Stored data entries
=== Begin Enclosure ===

## config.mk

```make
export PLATFORM = sky130hd
export DESIGN_NAME = pcpo_contabits
export DESIGN_NICKNAME = d
export VERILOG_FILES = /design/src/rtl/pcpo_contabits.sv
export SDC_FILE = /design/constraint.sdc
export NUM_CORES = 1
export LEC_CHECK = 0
export CORE_ASPECT_RATIO = 0.8
export CORE_UTILIZATION = 55
export CTS_CLUSTER_DIAMETER = 100
export CTS_CLUSTER_SIZE = 28
export DETAILED_ROUTE_END_ITERATION = 6
export PLACE_DENSITY = 0.8
export SLEW_MARGIN = 20
export SYNTH_ARGS = -nofsm -noshare
export SYNTH_HDL_FRONTEND = slang
export SYNTH_SLANG_ARGS = --single-unit
```

## constraint.sdc

```tcl
create_clock -name clk -period 2.5 [get_ports clk]
set_input_delay 0.25 -clock clk [delete_from_list [all_inputs] [get_ports clk]]
set_output_delay 0.25 -clock clk [all_outputs]
set_load 0.01 [all_outputs]
```

## src/rtl/pcpo_contabits.sv

```systemverilog
// Multi-cycle bit counter: ones, zeros, trailing zeros or leading zeros of a
// WIDTH-bit operand, one bit per clock, with a start/pronto handshake and
// early termination once the remaining operand cannot change the result.
module pcpo_contabits #(
  parameter int unsigned WIDTH = 16,
  parameter int unsigned RW    = $clog2(WIDTH + 1)
) (
  input  logic             clk,
  input  logic             reset,
  input  logic             start,
  input  logic [WIDTH-1:0] A,
  input  logic [1:0]       modo,
  output logic [RW-1:0]    resultado,
  output logic             pronto,
  output logic             ocupado
);

  typedef enum logic [1:0] {
    StOcioso,
    StConta,
    StFim
  } state_e;

  state_e           state_q, state_d;
  logic [WIDTH-1:0] r_q, r_d;
  logic [RW-1:0]    cnt_q, cnt_d;
  // High for the zero-run modes (10/11), which stop at the first set bit.
  logic             run_mode_q, run_mode_d;
  logic [WIDTH-1:0] a_rev;

  // Bit-reversed operand so leading zeros reuse the trailing-zero walk.
  always_comb begin
    a_rev = '0;
    for (int i = 0; i < WIDTH; i++) begin
      a_rev[i] = A[WIDTH-1-i];
    end
  end

  // Next-state logic: load on accepted start, walk R one bit per cycle.
  always_comb begin
    state_d    = state_q;
    r_d        = r_q;
    cnt_d      = cnt_q;
    run_mode_d = run_mode_q;
    unique case (state_q)
      StOcioso, StFim: begin
        if (start) begin
          run_mode_d = modo[1];
          cnt_d      = '0;
          state_d    = StConta;
          unique case (modo)
            2'b00:   r_d = A;
            2'b01:   r_d = ~A;
            2'b10:   r_d = A;
            default: r_d = a_rev;
          endcase
        end
      end
      StConta: begin
        if (!run_mode_q) begin
          if (r_q == '0) begin
            state_d = StFim;
          end else begin
            if (r_q[0]) begin
              cnt_d = cnt_q + RW'(1);
            end
            r_d = r_q >> 1;
          end
        end else begin
          if (r_q == '0) begin
            // No set bit at all: the whole operand is the zero run.
            cnt_d   = RW'(WIDTH);
            state_d = StFim;
          end else if (r_q[0]) begin
            state_d = StFim;
          end else begin
            cnt_d = cnt_q + RW'(1);
            r_d   = r_q >> 1;
          end
        end
      end
      default: state_d = StOcioso;
    endcase
  end

  // State register with synchronous active-high reset.
  always_ff @(posedge clk) begin
    if (reset) begin
      state_q    <= StOcioso;
      r_q        <= '0;
      cnt_q      <= '0;
      run_mode_q <= 1'b0;
    end else begin
      state_q    <= state_d;
      r_q        <= r_d;
      cnt_q      <= cnt_d;
      run_mode_q <= run_mode_d;
    end
  end

  assign pronto    = (state_q == StFim);
  assign ocupado   = (state_q == StConta);
  // Result is only exposed in FIM so it never shows partial counts.
  assign resultado = pronto ? cnt_q : '0;

endmodule

```

* After elaboration in Yosys (flattened, before gate mapping)
Cells that the tools add are included.
** Cells by class
- Equality and inequality tests :: 12
- Bitwise operators :: 1
- Reduce and logical (&&, ||, !) cells :: 11
- Add/subtract/negate cells :: 1
- Muxes and demuxes :: 21
** Operators by type and width (count)
- $mux 16 :: 5
- $pmux 16 s2 :: 2
- $mux 5 :: 7
- $logic_not 16->1 :: 1
- $not 16->16 :: 1
- $mux 2 :: 5
- $pmux 5 s2 :: 1
- $ne 3x1->1 const B :: 3
- $ne 3x3->1 const B :: 2
- $reduce_and 3->1 :: 2
- $add 5x1->5 const B :: 1
- $reduce_and 5->1 :: 1
- $eq 2x1->1 const B :: 2
- $eq 2x2->1 const B :: 2
- $logic_not 2->1 :: 2
- $ne 2x2->1 const B :: 2
- $ne 4x3->1 const B :: 1
- $pmux 2 s2 :: 1
- $reduce_and 4->1 :: 1
- $reduce_or 2->1 :: 2
- $reduce_and 2->1 :: 1
- $reduce_bool 2->1 :: 1
** Word-level totals
- Logic and storage cells :: 51
- Output and inout bits :: 7
- Flip-flop bits (word level) :: 24

* Depth between registers and ports, before layout
- Word-level depth :: 5
- Mapped depth :: 6
- Gate-level depth less buffers :: 5

* Least setup slack after synthesis
No wires, ideal clock.
- Path kind :: reg-to-reg
- Start point :: register r_q[0]
- End point :: register r_q[4]
- Data arrival time :: 1.592 ns
- Buffers on the path :: 2
- Required time :: 2.379 ns
- Cell stages (with the launch flop) :: 7
- Library setup time :: 0.121 ns
- Period minus slack after synthesis :: 1.714 ns
- Path slack :: 0.786 ns
- Path through :: dfxtp_1 buf_6 nor4_4 nand4_2 a31oi_4 buf_12 mux2_4
** Between the ends
- Word-level cells in the longest chain between the ends :: 3
** RTL lines
- start, declared :: line 25 : logic [WIDTH-1:0] r_q, r_d;
- start signal, assigned :: line 95 : r_q <= r_d;
- $logic_not 16->1 :: line 61, 70
- $ne 2x2->1 (no line)
- $reduce_and 4->1 (no line) *
Every way passes the cells marked *; elsewhere a longest branch is shown, timed or not.
A chain may end at the register's enable or synchronous reset.

* Worst setup path in the final report
- Start point :: register r_q[0]
- End point :: register r_q[6]
Same word-level chain as after synthesis.

==> results.py <==
metrics = {
    "outcome": {
        "outcome": "completed",
    },
    "min_path": {
        "whs_path_depth": 2,
        "hold_class": "flip-flop to flip-flop",
        "worstHoldEndpoint": "cnt_q[3]$_SDFFE_PP0P_",
        "min_from": "cnt_q[3]$_SDFFE_PP0P_",
    },
    "clock_network": {
        "root_buffer": "clkbuf_8",
        "numCtsBuffers": 3,
        "cts_max_path_buffers": 2,
        "cts.htree.levels": 1,
        "clk_pin_slew_worst_paths_ps": 80,
        "cts_resized": 0,
        "ctsHoldBuffers": 0,
        "clk_latency_ps": 270,
        "cts_tree": "yes",
        "clock_sink_count": 24,
        "post_cts_buffers": 0,
    },
    "final_layout": {
        "drive_gt1_share_pct": 13.8,
        "antenna_cells": 0,
        "area_delta_synth_final_pct": 18.7,
        "nFillCells": 257,
        "final_util_pct": 68.7,
        "nets": 263,
    },
    "timing": {
        "setup_ws_ps": 470,
        "drv_slew": 0,
        "setup_viol": 0,
        "hold_violations": 0,
        "rsz0062_at_grt": "false",
        "period_needed_ps": 2030,
        "whs_ps": 516,
        "fmax_mhz": 493,
        "fin_setup_tns_ps": 0,
        "relSlewSlack_pct": 56.4,
        "fin_crit_sh_pct": 81.2,
        "fin_skew_ps": 1.91,
        "max_slew.worst_pin.slew_ps": 654,
    },
    "yosys": {
        "synth_seq_area_share_pct": 26.7,
        "ys_types": 44,
        "syn_area_um2": 1800,
        "synth_fp_nets": 242,
        "netlist_instances": 220,
        "ys_async_sr_fraction_pct": 0,
        "synthFlopType": "dfxtp_1",
        "postSynthAreaPerCell_um2": 8.17,
        "ys_ff_latch": 24,
        "synth-edff-count": 0,
        "ys_warn_count": 0,
    },
    "routing": {
        "drt_pass1_iterations": 4,
        "drt_first_iter_violations": 86,
        "post_drt_via_cell_ratio": 5.93,
        "avgRoutedWirePerCell_um": 15.6,
        "wirelength_um": 4370,
        "vias": 1661,
        "ant_nets": 0,
        "drc": 0,
    },
    "setup_path": {
        "critPathRequiredTime_ps": 2660,
        "timing.rr.start": "r_q[0]$_SDFFE_PP0P_",
        "rr_endpoint": "r_q[6]$_SDFFE_PP0P_",
        "rr_worst_depth": 4,
        "crit_type": "flip-flop to flip-flop",
        "critPathLaunchType": "flip-flop",
        "crit_fanout": 16,
        "rrSetupSlack_ps": 470,
        "end_kind": "flip-flop",
        "arrival_ps": 2190,
    },
    "die": {
        "ios": 28,
        "start_util_pct": 57.9,
        "rows": 18,
        "dieArea_um2": 3500,
        "core_area_um2": 3110,
        "fp.dieW_um": 65.9,
        "die_h_um": 53.1,
    },
    "global_routing": {
        "grt_pass1_vias": 1473,
        "grt_overflow": 0,
        "antenna_found_initial": 0,
        "grt_max_degree": 23,
        "grt_pass1_wl_um": 7230,
        "grt_usage_pct": 27.3,
    },
    "pwr": {
        "vdd_drop_max_mv": 0.359,
        "powerDensity_nw_per_um2": 515,
        "total_power_uw": 1100,
        "p_leak_uw": 0.000788,
    },
    "placement": {
        "gp_congestion": 0.838,
        "dp_slack_ps": 387,
        "dp_hpwl_um": 3210,
        "port_buffers": 27,
    },
    "job": {
        "max_cap_viol_count": 0,
    },
}
## metrics by stage
stage	std cells	cell area [um2]
finish	280	2130
global route	280	2130
CTS	280	2130
detailed placement	276	2080
global placement	276	2080
floorplan	220	1800
## cell usage in the layout, fill, tap and decap left out, drive strengths merged, types with 5 or more instances in the layout
cell           count
nand3b             8
mux2               7
a31oi              8
mux2i              8
nand2             20
inv                5
nor2              11
o21ai             12
and2               6
a311oi             7
or2                7
buf                7
o2111ai            7
clkdlybuf4s50     27
nor2b             11
and3               8
nand3             12
nand2b            11
dfxtp             24
## final cells by class
type	count	area [um2]	share of cell area, %
multi-input cells	172	1200	56.4
clock buffers	4	55.1	2.58
well taps	40	50.0	2.34
inverters	6	22.5	1.06
repair buffers	34	323	15.1
flip-flops and latches	24	480	22.5
## how the worst max path moves through the flow
stage / end / startpoint / depth (start not counted)
global placement: r_q[12]$_SDFFE_PP0P_ / modo[1] / 6
floorplan: r_q[4]$_SDFFE_PP0P_ / r_q[0]$_SDFFE_PP0P_ / 6
CTS: r_q[6]$_SDFFE_PP0P_ / r_q[0]$_SDFFE_PP0P_ / 4
finish: r_q[6]$_SDFFE_PP0P_ / r_q[0]$_SDFFE_PP0P_ / 4
detailed placement: r_q[12]$_SDFFE_PP0P_ / modo[1] / 6
global route: r_q[6]$_SDFFE_PP0P_ / r_q[0]$_SDFFE_PP0P_ / 4
## cell families after synthesis
family	share of synthesized area, %
flip-flops	26.7
buffers and inverters	6.33
AND/OR/NAND/NOR	35.6
multiplexers	9.05
XOR/XNOR	0.487
AO/OA/AOI/OAI	21.2
adder cells (fa/ha/maj)	0.696
## state kept, by name, indices dropped and copies added (netlist names)
register / count
run_mode_q: 1
r_q: 16
cnt_q: 5
state_q: 2
## per-layer routing
metal	part of all wire, %	vias up	GRT usage [%]
met3	6.1	10	6.68
met5	0	-	0
met2	43	57	40.1
met1	49	746	39.3
met4	2.1	0	6.88
li1	-	848	-
## Yosys cell counts, types with 2 or more instances
cell type | instances | area share [%]
dfxtp_1 | 24 | 27
nand2_1 | 20 | 4.2
clkbuf_1 | 16 | 3.3
nand3_1 | 12 | 3.3
o21ai_0 | 12 | 3.3
nand2b_1 | 11 | 3.8
nor2_1 | 11 | 2.3
nor2b_1 | 11 | 3.8
and3_1 | 8 | 2.8
mux2i_1 | 8 | 4.5
nand3b_1 | 8 | 3.3
a311oi_1 | 7 | 3.4
a31oi_1 | 7 | 2.4
o2111ai_1 | 7 | 3.4
or2_2 | 7 | 2.4
and2_1 | 6 | 2.1
mux2_2 | 6 | 3.8
inv_1 | 5 | 1.0
a21oi_1 | 4 | 1.1
nor4_4 | 4 | 4.7
nor3_1 | 2 | 0.56
o32ai_1 | 2 | 0.97
## report_power, final
| group | internal [uW] | total, uW | switching (uW) |
|---|---|---|---|
| logic | 178 | 359 | 182 |
| clock network | 141 | 267 | 126 |
| registers | 422 | 474 | 52.5 |
## critical path, cell delays in order, from the launching register on
cell and delay [ps]:
dfxtp_1 400, nor4_4 320, nand4_2 180, a31oi_4 610
mux2_2 410
No activity file was read; power rests on OpenSTA's default activity.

=== End Enclosure ===

--- Task item ---
Please repeat, exactly and only, the lines from the one containing "nor4_4 | 4 | 4.7" through the last line of the records, both included.

--- Solution for this task ---
nor4_4 | 4 | 4.7
nor3_1 | 2 | 0.56
o32ai_1 | 2 | 0.97
## report_power, final
| group | internal [uW] | total, uW | switching (uW) |
|---|---|---|---|
| logic | 178 | 359 | 182 |
| clock network | 141 | 267 | 126 |
| registers | 422 | 474 | 52.5 |
## critical path, cell delays in order, from the launching register on
cell and delay [ps]:
dfxtp_1 400, nor4_4 320, nand4_2 180, a31oi_4 610
mux2_2 410
No activity file was read; power rests on OpenSTA's default activity.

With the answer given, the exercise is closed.